Successful Treatment of Pediatric Cushing’s Syndrome

An 11-year-old girl presented at an endocrinology clinic in November 2008 for evaluation of short stature. She had also gained weight and her face had become more rounded. Laboratory tests included chromosome blood analysis, chemistry, thyroid tests and cortisol measurement. All results were normal, including her serum cortisol level (13.8 μg/dL). Following the clinic visit, the patient’s growth retardation decreased from the 10th percentile to the 1st percentile, and her central weight gain worsened. Consequently, she was seen by a second endocrinologist in January 2009. At that time, she did not have other striking Cushingoid features (e.g., striae, easy bruising, proximal myopathy). Her 24-hour urine cortisol level was elevated at 91 mcg/day (normal: 1 – 21), but a repeated test was normal. Pituitary magnetic resonance imaging (MRI) was also normal. Based on an abnormal growth hormone stimulation test, she was started on growth hormone replacement therapy, but linear growth was suboptimal despite dose escalation over the course of two years. At this point, bedtime salivary cortisol was found to be elevated, and the patient was referred to Emory.
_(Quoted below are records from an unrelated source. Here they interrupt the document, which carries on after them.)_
--- src/rtl/inst_queue.sv ---
// inst_queue: instruction fetch front-end.
// Holds the fetch PC, keeps at most one fetch outstanding toward the walker,
// buffers returned words in a small FIFO for the core, predicts the next PC
// and flushes on a core redirect.
// Optional feature macro: BRANCH_PREDICT_EN adds a direct-mapped BTB with
// 2-bit counters; without it the prediction is always pc+4.
module inst_queue #(
    parameter int              XLEN        = 32,
    parameter int              DEPTH       = 4,
    parameter logic [XLEN-1:0] RESET_PC    = '0,
    parameter int              BTB_ENTRIES = 16
) (
    input  logic            clk,
    input  logic            rst_n,
    input  logic            ireq_valid,
    input  logic [XLEN-1:0] ireq_addr,
    output logic            iresp_valid,
    input  logic            iresp_ready,
    output logic [XLEN-1:0] iresp_addr,
    output logic [31:0]     iresp_inst,
    output logic            iresp_error,
    output logic [XLEN-1:0] iresp_pred_next,
    output logic            memreq_valid,
    input  logic            memreq_ready,
    output logic [XLEN-1:0] memreq_addr,
    input  logic            memresp_valid,
    input  logic [31:0]     memresp_rdata,
    input  logic            memresp_error,
    input  logic            brinfo_valid,
    input  logic [XLEN-1:0] brinfo_pc,
    input  logic            brinfo_is_br_jmp,
    input  logic            brinfo_taken,
    input  logic [XLEN-1:0] brinfo_target
);

    localparam int PTR_W = $clog2(DEPTH);
    localparam int CNT_W = $clog2(DEPTH + 1);

    logic [XLEN-1:0]  pc;
    logic             inflight;
    logic [XLEN-1:0]  inflight_addr;
    logic [XLEN-1:0]  inflight_pred;
    logic             discard;
    logic             halted;

    logic [PTR_W-1:0] rd_ptr;
    logic [PTR_W-1:0] wr_ptr;
    logic [CNT_W-1:0] count;
    logic [CNT_W:0]   occupancy;

    logic [XLEN-1:0]  fifo_addr  [DEPTH];
    logic [31:0]      fifo_inst  [DEPTH];
    logic             fifo_error [DEPTH];
    logic [XLEN-1:0]  fifo_pred  [DEPTH];

    logic             fire;
    logic             resp;
    logic             push;
    logic             pop;
    logic [XLEN-1:0]  pred;

    // The outstanding fetch reserves a FIFO slot, so a response can never overflow.
    assign occupancy = {1'b0, count} + {{CNT_W{1'b0}}, inflight};

    // Request is held low while reset is asserted so every output reads 0.
    assign memreq_valid = rst_n & ~inflight & ~halted & ~ireq_valid
                        & (occupancy < (CNT_W + 1)'(DEPTH));
    assign memreq_addr  = pc;

    assign iresp_valid     = (count != '0) & ~ireq_valid;
    assign iresp_addr      = fifo_addr[rd_ptr];
    assign iresp_inst      = fifo_inst[rd_ptr];
    assign iresp_error     = fifo_error[rd_ptr];
    assign iresp_pred_next = fifo_pred[rd_ptr];

    assign fire = memreq_valid & memreq_ready;
    assign resp = memresp_valid & inflight;
    assign push = resp & ~discard & ~ireq_valid;
    assign pop  = iresp_valid & iresp_ready;

`ifdef BRANCH_PREDICT_EN
    localparam int IDX_W = $clog2(BTB_ENTRIES);
    localparam int TAG_W = XLEN - IDX_W - 2;

    logic             btb_valid  [BTB_ENTRIES];
    logic [TAG_W-1:0] btb_tag    [BTB_ENTRIES];
    logic [XLEN-1:0]  btb_target [BTB_ENTRIES];
    logic [1:0]       btb_ctr    [BTB_ENTRIES];

    logic [IDX_W-1:0] pc_idx;
    logic [TAG_W-1:0] pc_tag;
    logic [IDX_W-1:0] br_idx;
    logic [TAG_W-1:0] br_tag;
    logic             br_update;
    logic             br_hit;
    logic             unused_br_bits;

    assign pc_idx = pc[IDX_W+1:2];
    assign pc_tag = pc[XLEN-1:IDX_W+2];
    assign br_idx = brinfo_pc[IDX_W+1:2];
    assign br_tag = brinfo_pc[XLEN-1:IDX_W+2];

    // Taken prediction needs a tag hit and a counter in the upper half.
    assign pred = (btb_valid[pc_idx] && (btb_tag[pc_idx] == pc_tag) && btb_ctr[pc_idx][1])
                ? btb_target[pc_idx] : pc + XLEN'(4);

    assign br_update      = brinfo_valid & brinfo_is_br_jmp;
    assign br_hit         = btb_valid[br_idx] && (btb_tag[br_idx] == br_tag);
    assign unused_br_bits = ^brinfo_pc[1:0];

    // BTB valid bits: cleared on reset, set on allocation.
    always_ff @(posedge clk or negedge rst_n) begin
        if (!rst_n) begin
            for (int i = 0; i < BTB_ENTRIES; i++) btb_valid[i] <= 1'b0;
        end else if (br_update) begin
            btb_valid[br_idx] <= 1'b1;
        end
    end

    // BTB payload: tag, target and saturating direction counter.
    // NOTE: payload is not reset; the valid bits alone decide whether it is used.
    always_ff @(posedge clk) begin
        if (br_update) begin
            btb_tag[br_idx]    <= br_tag;
            btb_target[br_idx] <= brinfo_target;
            if (br_hit) begin
                if (brinfo_taken)
                    btb_ctr[br_idx] <= (btb_ctr[br_idx] == 2'd3) ? 2'd3 : btb_ctr[br_idx] + 2'd1;
                else
                    btb_ctr[br_idx] <= (btb_ctr[br_idx] == 2'd0) ? 2'd0 : btb_ctr[br_idx] - 2'd1;
            end else begin
                btb_ctr[br_idx] <= brinfo_taken ? 2'd2 : 2'd1;
            end
        end
    end
`else
    logic unused_brinfo;

    assign pred          = pc + XLEN'(4);
    assign unused_brinfo = ^{brinfo_valid, brinfo_pc, brinfo_is_br_jmp, brinfo_taken, brinfo_target};
`endif

    // Fetch state, outstanding-request tracking and the instruction FIFO.
    // NOTE: all sequential state uses non-blocking assignments so every flop
    // samples pre-edge values regardless of statement order.
    always_ff @(posedge clk or negedge rst_n) begin
        if (!rst_n) begin
            pc            <= RESET_PC;
            inflight      <= 1'b0;
            inflight_addr <= '0;
            inflight_pred <= '0;
            discard       <= 1'b0;
            halted        <= 1'b0;
            rd_ptr        <= '0;
            wr_ptr        <= '0;
            count         <= '0;
            // NOTE: the FIFO payload is reset because the head drives the
            // iresp_* outputs directly and they must read 0 out of reset.
            for (int i = 0; i < DEPTH; i++) begin
                fifo_addr[i]  <= '0;
                fifo_inst[i]  <= '0;
                fifo_error[i] <= 1'b0;
                fifo_pred[i]  <= '0;
            end
        end else if (ireq_valid) begin
            // Redirect: flush everything and restart at the target.
            rd_ptr <= '0;
            wr_ptr <= '0;
            count  <= '0;
            pc     <= ireq_addr;
            halted <= 1'b0;
            if (resp) begin
                inflight <= 1'b0;
                discard  <= 1'b0;
            end else if (inflight) begin
                discard <= 1'b1;
            end
        end else begin
            if (fire) begin
                inflight      <= 1'b1;
                inflight_addr <= pc;
                inflight_pred <= pred;
                pc            <= pred;
            end
            if (resp) begin
                inflight <= 1'b0;
                if (discard)
                    discard <= 1'b0;
                else if (memresp_error)
                    halted <= 1'b1;
            end
            if (push) begin
                fifo_addr[wr_ptr]  <= inflight_addr;
                fifo_inst[wr_ptr]  <= memresp_rdata;
                fifo_error[wr_ptr] <= memresp_error;
                fifo_pred[wr_ptr]  <= inflight_pred;
                wr_ptr             <= wr_ptr + 1'b1;
            end
            if (pop)
                rd_ptr <= rd_ptr + 1'b1;
            if (push && !pop)
                count <= count + 1'b1;
            else if (pop && !push)
                count <= count - 1'b1;
        end
    end

endmodule

--- config.mk ---
export PLATFORM = sky130hd
export DESIGN_NAME = inst_queue
export DESIGN_NICKNAME = d
export VERILOG_FILES = /design/src/rtl/inst_queue.sv
export SDC_FILE = /design/constraint.sdc
export NUM_CORES = 1
export LEC_CHECK = 0
export ABC_AREA = 1
export CAP_MARGIN = 20
export CORE_MARGIN = 2
export CORE_UTILIZATION = 52
export CTS_BUF_LIST = sky130_fd_sc_hd__clkbuf_8
export CTS_CLUSTER_SIZE = 24
export DETAILED_ROUTE_END_ITERATION = 12
export PLACE_DENSITY = 0.79
export SLEW_MARGIN = 15
export SYNTH_ARGS = -nofsm -noshare
export SYNTH_HDL_FRONTEND = slang
export SYNTH_SLANG_ARGS = --single-unit
export TNS_END_PERCENT = 10
--- constraint.sdc ---
create_clock -name clk -period 1.9 [get_ports clk]
set_clock_uncertainty 0.15 [all_clocks]
set_input_delay 0.19 -clock clk [delete_from_list [all_inputs] [get_ports clk]]
set_output_delay 0.19 -clock clk [all_outputs]
set_load 0.005 [all_outputs]
==> impl_results.md, run 1 <==
- WL final: around 64,000 um
- First-pass GRT wire length: roughly 95,000 um
- Worst Hold End: fifo_inst[6]$_DFFE_PN0P_
- Main flop type after synthesis: dfrtp_1
- Hold Startpoint: memresp_rdata[6]
- Critical path, cell by cell: buf_6 > inv_16 > buf_12 > buf_6 > nor2_1 > o22ai_2 > buf_2
- Most frequent cell after synthesis: nand2_1
- Pleak: roughly 13 nW
- R2R Path Start: inflight$_DFFE_PN0P_
- Critical Path Most Common Cell: buf_6
- RD Place Congestion: between 0.9 and 1
- Clock sink count: 484
- N_diodes: 0
- Final period util: 130%
- Hold Path Depth: 3
- Final setup fails: between 90 and 100
- CTS buffer count: 81
- Die width: approximately 210 um
- Drt initial violations: about 2,100
- Crit path time final: around 2.5 ns
- Top cell family by delay on the critical path: buffers and inverters
- Antenna violations before repair: 1
- MaxCap Viol Count: 0
- Mapped Area: roughly 0.021 mm^2
- Post-Layout Inst Area: roughly 0.027 mm^2
- Buf+Inv Stages, Crit Path: 5
- DR WL/cell: 18.8 um
- Yosys cell types: 31
- Total GRT Usage: roughly 27%
- Setup CP Type: flip-flop to primary output
- Reg2Reg Depth: 9
- Relative slew margins: a little under two fifths
- Status: finished with violations
- DIE AREA: approximately 0.043 mm^2
- RSZ-0062 raised after global routing: true
- Largest net degree at the start of global routing: around 150
- CP Max Fanout: 9
- Worst hold path class: input pin to flip-flop
- Mean post-synth cell area: roughly 8.6 um^2
- TritonCTS clock tree: yes
- Max IR drop VDD: roughly 0.71 mV
- Area Overhead vs Synth: 26.1%
- Vias in the first global route: between 15,000 and 20,000
- Share of cells above drive strength 1: 17.2%
- PwrDens: around 1200 mW/mm^2
- Initial core utilization: 52.6%
- Number of synthesized register bits: roughly 480
- Placed Area: approximately 0.025 mm^2
- FP Rows: 74
- Crit path required time: ~1.6 ns
- Seq/Total Area, Yosys: between 50% and 60%
- Clock Tree Buf Depth: 3
- Dpl hpwl: between 30,000 and 40,000 um
- Mapped Nets: ~2,600
- CTS Root Cell: clkbuf_8
- Slowest cell on the critical path: dfrtp_4
- Cell count after synthesis: 2,505
- Failing checks: negative setup slack
- Post-synth ARST share: 100%
- DR vias: 18,900
- Final hold slack: about 0.035 ns
- Reg2Reg Setup Slack: 0 ns
- CP peak stage delay: approximately 0.52 ns
- R2r endpoint: count[1]$_DFFE_PN0P_
- PnR worst setup slack: -0.577 ns
- Fin nets: 2,931
- Final Max Tran Viols: 0
- DRT antenna net count: 0
- Hold Vio Cnt, Final: 0
- Post-synth EDFFs: 0
- Buffers on Ports: 201
- Synthesis Warnings: 0
- CTS H-tree depth: 3
- Die height: 207 um
- Drt first pass iters: 8
- Top-area cell type share of the netlist area: 56.5%
- Total gr overflow: 0
- Total power draw: 0.0329 W
- Synth top cells by count: 630 x nand2_1, 617 x o21ai_0, 484 x dfrtp_1
- Fmax: ~400 MHz
- Clock transition at path regs: ~0.06 ns
- Area leader, netlist: dfrtp_1
- Critical Path Sink Type: primary output
- Core area: 0.0407 mm^2
- CP arrival: between 2 and 2.5 ns
- DRC errors left: 0
- I/O pins: approximately 270
- Actual slew at the worst max-slew pin: 0.941 ns
- Worst-skew pair later-pin latency: about 0.65 ns
- CP Launch Type: flip-flop
- Synth area leaders: dfrtp_1 57%, o21ai_0 14%, nand2_1 11%
- Vias/cell: 5.61
-- routing by layer --
metal / vias up / routed length [um] / GRT usage (%)
met2: 843 / 29500 / 42.2
met4: 0 / 2370 / 10.3
met3: 155 / 5490 / 6.03
met5: - / 0 / 0
met1: 9148 / 26100 / 37.8
li1: 8796 / - / -
-- kinds of logic after synthesis --
logic type / Yosys count / synth area share, %
simple gates: 915 / 16.5
compound gates: 760 / 18.7
flops: 484 / 56.5
buf+inv: 333 / 7.62
xor+xnor: 7 / 0.286
fa+ha+maj: 6 / 0.385
-- final cells by class --
type                       instances  area, um^2
clock buffer                     100        1380
clock inverter                    43         200
fill                            3246       13700
inverter                         166         644
multi-input combinational       1688        8090
sequential                       484       12100
tap                              532         666
timing repair buffer             365        3890
timing repair inverter             1        16.3
-- sequential cells by signal (all words and copies together), names as in the netlist --
signal,flops
count,3
discard,1
fifo_addr,128
fifo_error,4
fifo_inst,128
fifo_pred,120
halted,1
inflight,1
inflight_addr,32
inflight_pred,30
memreq_addr,32
rd_ptr,2
wr_ptr,2
-- worst reg2reg max path, delay by kind of cell (launching register included) --
kind	cells	cell delay, ns
adders and majority gates	1	0.41
buffers and inverters	2	0.14
AOI/OAI and AO/OA	1	0.11
and+or+nand+nor	5	0.63
DFF	1	0.40
-- worst max path at each step --
stage                                           end  depth (start not counted)                  start  slack [ns]
after floorplan                count[1]$_DFFE_PN0P_                          9   inflight$_DFFE_PN0P_       -0.02
after global placement         count[1]$_DFFE_PN0P_                         10          memresp_valid       -0.32
after global routing            iresp_pred_next[28]                          7  rd_ptr[0]$_DFFE_PN0P_       -0.63
after detailed placement  fifo_pred[46]$_DFFE_PN0P_                         10          memresp_valid       -0.34
after CTS                       iresp_pred_next[13]                          5  rd_ptr[0]$_DFFE_PN0P_       -0.96
final                           iresp_pred_next[28]                          7  rd_ptr[0]$_DFFE_PN0P_       -0.58
-- through the flow --
stage | instances | TNS, ns | worst slack [ns] | utilization (%)
final | 3379 | -45.44 | -0.577 | 66.3
after global routing | 3379 | -53.05 | -0.626 | 66.3
after CTS | 3332 | -81.13 | -0.963 | 64.3
after detailed placement | 3181 | -126.15 | -0.344 | 60.2
after global placement | 3181 | -114.39 | -0.321 | 60.2
after floorplan | 2505 | -0.0221 | -0.0221 | -
-- cell usage in the layout, fill, tap and decap left out, types with 15 or more instances in the layout --
cell,netlist,final
nand2_1,630,629
o21ai_0,617,520
dfrtp_1,484,469
nor2_1,243,220
inv_1,164,188
clkbuf_8,8,100
o21ai_1,15,88
clkdlybuf4s50_1,0,71
buf_4,4,68
buf_2,15,66
o22ai_1,95,64
buf_12,0,46
o21ai_2,20,44
o22ai_2,0,31
nand3_1,32,31
dlygate4sd2_1,0,27
nor2_2,1,23
buf_6,36,19
clkbuf_2,0,15
dlymetal6s2s_1,0,15
-- where the power goes --
part / switching (W) / total, W / internal [W] / leakage (nW)
clock network: 0.00420 / 0.00896 / 0.00475 / 0.920
registers: 0.00136 / 0.0139 / 0.0126 / 6.47
logic: 0.00570 / 0.0101 / 0.00436 / 5.94
-- timing repair --
action                                 CTS  global route
buffers inserted                         0            27
resized for setup                       99           447
gates cloned                             0            20
setup endpoints to repair              139           356
endpoints found under the hold margin  499             0
hold buffers                             8             0
pin swaps                                1            60
Note: power is estimated with default switching activity, not from simulation.
==> run 2: changes to the inputs <==
--- a/config.mk
+++ b/config.mk
@@ -7,6 +7,7 @@
 export LEC_CHECK = 0
 export ABC_AREA = 1
 export CAP_MARGIN = 20
+export CORE_ASPECT_RATIO = 1.75
 export CORE_MARGIN = 2
 export CORE_UTILIZATION = 52
 export CTS_BUF_LIST = sky130_fd_sc_hd__clkbuf_8
==> run 2 against run 1 <==
  * The run still ends with negative setup slack left
  * Die area increased by 0.15%
  * Clock power increased by 2.3%
  * Worst hold slack improved by 0.0033 ns
  * Total power up 4.5%
  * Sequential share of layout area is 1.1 points lower
  * Non-clock buffer count increased by 27
  * Register-to-register slack got worse by 0.02 ns
  * Sequential power is essentially flat
  * Utilization is 1.6 points higher
  * Critical path type unchanged
  * Critical endpoint is now iresp_addr[20]
  * Highest routed layer unchanged
==> impl_results.md, run 2 (synthesis results as in run 1) <==
- Status: finished with violations
- Failing checks: negative setup slack
- Share of cells above drive strength 1: 21.1% (+3.9 points)
- Buffers on Ports: 201 (unchanged)
- DIE AREA: 0.0429 mm^2 (+0.15%)
- CTS H-tree depth: 3 (unchanged)
- GRT busiest layer: met2
- R2r endpoint: inflight_pred[11]$_DFFE_PN0P_
- Drt initial violations: 1,912 (-9.0%)
- First-pass GRT wire length: 102,000 um (+7.5%)
- Reg2Reg Setup Slack: -0.02 ns (-0.02 ns)
- PnR worst setup slack: -0.625 ns (-0.0480 ns)
- Die height: 273 um (+32%)
- MaxCap Viol Count: 0 (unchanged)
- DR WL/cell: 19.7 um (+5.0%)
- Total power draw: 0.0344 W (+4.5%)
- Critical Path Sink Type: primary output
- Hold Vio Cnt, Final: 0 (unchanged)
- Final setup fails: 100 (+2.0%)
- Actual slew at the worst max-slew pin: 0.747 ns (-0.194 ns)
- Area occupied by multi-input gates: 0.00865 mm^2 (+6.9%)
- Final Max Tran Viols: 0 (unchanged)
- DRC errors left: 0 (unchanged)
- Initial core utilization: 52.5% (-0.12 points)
- CTS buffer count: 72 (-11%)
- Critical Path End: iresp_addr[20]
- Core area: 0.0408 mm^2 (+0.23%)
- Final TNS setup: -49.65 ns (-4.21 ns)
- Crit path time final: 2.53 ns (+0.0480 ns)
- FP Rows: 98 (+32%)
- Clock sink count: 484 (unchanged)
- Fin nets: 2,948 (+0.58%)
- Crit path from: rd_ptr[0]$_DFFE_PN0P_
- Fmax: 396 MHz (-1.9%)
- Drt first pass iters: 6 (-2)
- Total GRT Usage: 30.5% (+3.2 points)
- PwrDens: 1240 mW/mm^2 (+1.8%)
- Final core utilization: 67.9% (+1.6 points)
- CTS Root Cell: clkbuf_8
- TritonCTS clock tree: yes
- Worst-skew pair later-pin latency: 0.65 ns (about the same)
- Met1 Use GR: 36.7% (-1.2 points)
- CP Launch Type: flip-flop
- R2R Path Start: inflight$_DFFE_PN0P_
- Antenna violations before repair: 1 (unchanged)
- RD Place Congestion: 0.958 (+2.7%)
- Filler cell count: 3,055 (-5.9%)
- WL final: 67,200 um (+5.9%)
- Relative slew margins: 50.2% (+13 points)
- Largest net degree at the start of global routing: 102 (-33%)
- Reg2Reg Depth: 8 (-1)
- DRT antenna net count: 0 (unchanged)
- Clock Tree Buf Depth: 3 (unchanged)
- DR vias: 19,500 (+2.9%)
- Max IR drop VDD: 0.713 mV (about the same)
- Worst hold path class: input pin to flip-flop
- Area Overhead vs Synth: 29.3%
- GR Util met2: 50.8% (+8.6 points)
- Setup CP Type: flip-flop to primary output
- CP Max Fanout: 13 (+4)
- RSZ-0062 raised after global routing: true
- Dpl hpwl: 41,500 um (+8.2%)
- Storage cell area: 0.0121 mm^2 (about the same)
- Clock transition at path regs: 0.06 ns (about the same)
- Crit path required time: 1.56 ns (about the same)
- Biggest regs: fifo_addr x128, fifo_inst x128, fifo_pred x120
- Vias/cell: 5.72 (+2.1%)
- Vias in the first global route: 19,200 (+6.6%)
- I/O pins: 269 (unchanged)
- Most frequent cells in the layout: 629 x nand2_1, 493 x o21ai_0, 471 x dfrtp_1
- Pleak: 13.3 nW (-0.26%)
- Die width: 157 um (-24%)
- Most common cell after layout, fill and taps aside: nand2_1
- Met3 Usage GRT: 4.12% (-1.9 points)
- CP arrival: 2.19 ns (+0.05 ns)
- Total gr overflow: 0 (unchanged)
- Final period util: 133% (+2.5 points)
==> run 2: cell count changes in the layout (fill, tap and decap cells not counted), sizes merged, moves of 2 or more <==
cell,before,now
inv,197,188
clkinvlp,3,1
bufinv,0,5
dlygate4sd2,27,30
dlymetal6s2s,15,0
clkbuf,129,106
buf,211,264
clkinv,10,7
==> run 2: stage by stage <==
stage / cell area (um^2) / setup WS [ns] / std cells / hold slack, ns
final: 27700 / -0.625 / 3408 / 0.0386
after global routing: 27700 / -0.648 / 3408 / 0.0460
after detailed placement: 24700 / -0.379 / 3230 / 0.114
after CTS: 27200 / -0.671 / 3396 / 0.00614
after floorplan: 21400 / -0.0221 / 2505 / -0.256
after global placement: 24700 / -0.344 / 3230 / 0.114
==> run 2: what timing repair did <==
item / 4_1_cts / 5_1_grt
setup endpoints to repair: 138 / 202
pin swaps: 79 / 52
hold endpoints to repair: 362 / 0
buffers inserted: 26 / 10
gates cloned: 12 / 5
hold buffers: 6 / 0
gates resized for setup: 643 / 167
==> run 2: area by class of cell <==
cell class / instances / share of cell area (%)
Tap cell: 550 / 2.48
Clock buffer: 92 / 4.57
Inverter: 166 / 2.29
Sequential cell: 484 / 43.8
Clock inverter: 35 / 1.09
Timing Repair Buffer: 392 / 14.6
Antenna cell: 1 / 0.00903
Multi-Input combinational cell: 1688 / 31.2
==> run 2: how the worst min path moves through the flow <==
stage | from | endpoint | slack [ns] | cells after the start
after floorplan | rst_n | count[0]$_DFFE_PN0P_ | -0.26 | 0
after global placement | rst_n | fifo_pred[68]$_DFFE_PN0P_ | 0.11 | 2
after detailed placement | rst_n | fifo_pred[37]$_DFFE_PN0P_ | 0.11 | 2
after CTS | memresp_rdata[22] | fifo_inst[22]$_DFFE_PN0P_ | 0.006 | 3
after global routing | memresp_rdata[24] | fifo_inst[88]$_DFFE_PN0P_ | 0.05 | 3
final | ireq_addr[20] | memreq_addr[20]$_DFFE_PN0P_ | 0.04 | 5
==> run 2: report_power, final <==
part           switching (W)  total [W]  internal (W)
Combinational        0.00624     0.0110       0.00476
Sequential           0.00168     0.0142        0.0125
Clock                0.00411    0.00917       0.00507
Total                 0.0120     0.0344        0.0224
==> run 2: worst max-delay path, cell delays in order (launching register included) <==
cell       delay [ns]
dfrtp_4          0.53
inv_8            0.10
buf_12           0.15
bufbuf_16        0.29
nor2_1           0.09
o22ai_4          0.22
buf_2            0.16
At the Emory Pituitary Center, neurosurgeon Nelson Oyesiku, MD, PhD, FACS, collaborated with neuroendocrinologist Adriana Ioachimescu, MD, PhD, FACE, and Children’s Healthcare of Atlanta pediatric endocrinologist Briana Patterson, MD, who performed additional workup, including a combined low-dose dexamethasone suppression corticotropin-releasing hormone (LDDST-CRH) test, multiple paired adrenocorticotropic hormone (ACTH)-cortisol tests and a high-dose dexamethasone suppression test (HDDST). The hormonal workup suggested ACTH-dependent Cushing’s syndrome of pituitary origin. MRI was repeated with a dynamic sella protocol and revealed at 4 mm x 5 mm pituitary hypodense lesion.

In October 2011, at age 13 years and 11 months – and nearly three years after the onset of her symptoms – the patient underwent transsphenoidal surgery. The postoperative course was uncomplicated, and her immediate postoperative serum cortisol level was lower than 2 mcg/dL. At a three-month postsurgical followup, she was on hydrocortisone replacement therapy and exhibited favorable changes in weight and appearance. MRI did not show a postoperative residual tumor.

Cushing’s syndrome is rare in children, and pituitary disease is very rarely responsible for this diagnosis before the onset of puberty. The diagnostic workup for Cushing’s syndrome is more challenging in children than adults. A decrease in height percentile as well as weight percentile warrants further workup even in the absence of typical clinical signs of hypercortisolemia encountered in adults. Collaboration between adult and pediatric endocrinologists is essential in these cases. Early diagnosis is key to achieve normal pubertal and bone development, as well as an acceptable adult height. Surgical removal of the tumor is very difficult as children have very small corridors for surgical access to the base of the brain. Furthermore, finding these very small tumors can also be extremely difficult and requires very meticulous exploration by an experienced pituitary surgeon. Surgical excision of the pituitary adenoma is the most effective and rapid means of curing Cushing’s syndrome. Remission of Cushing’s syndrome is a life transforming event in children and adults.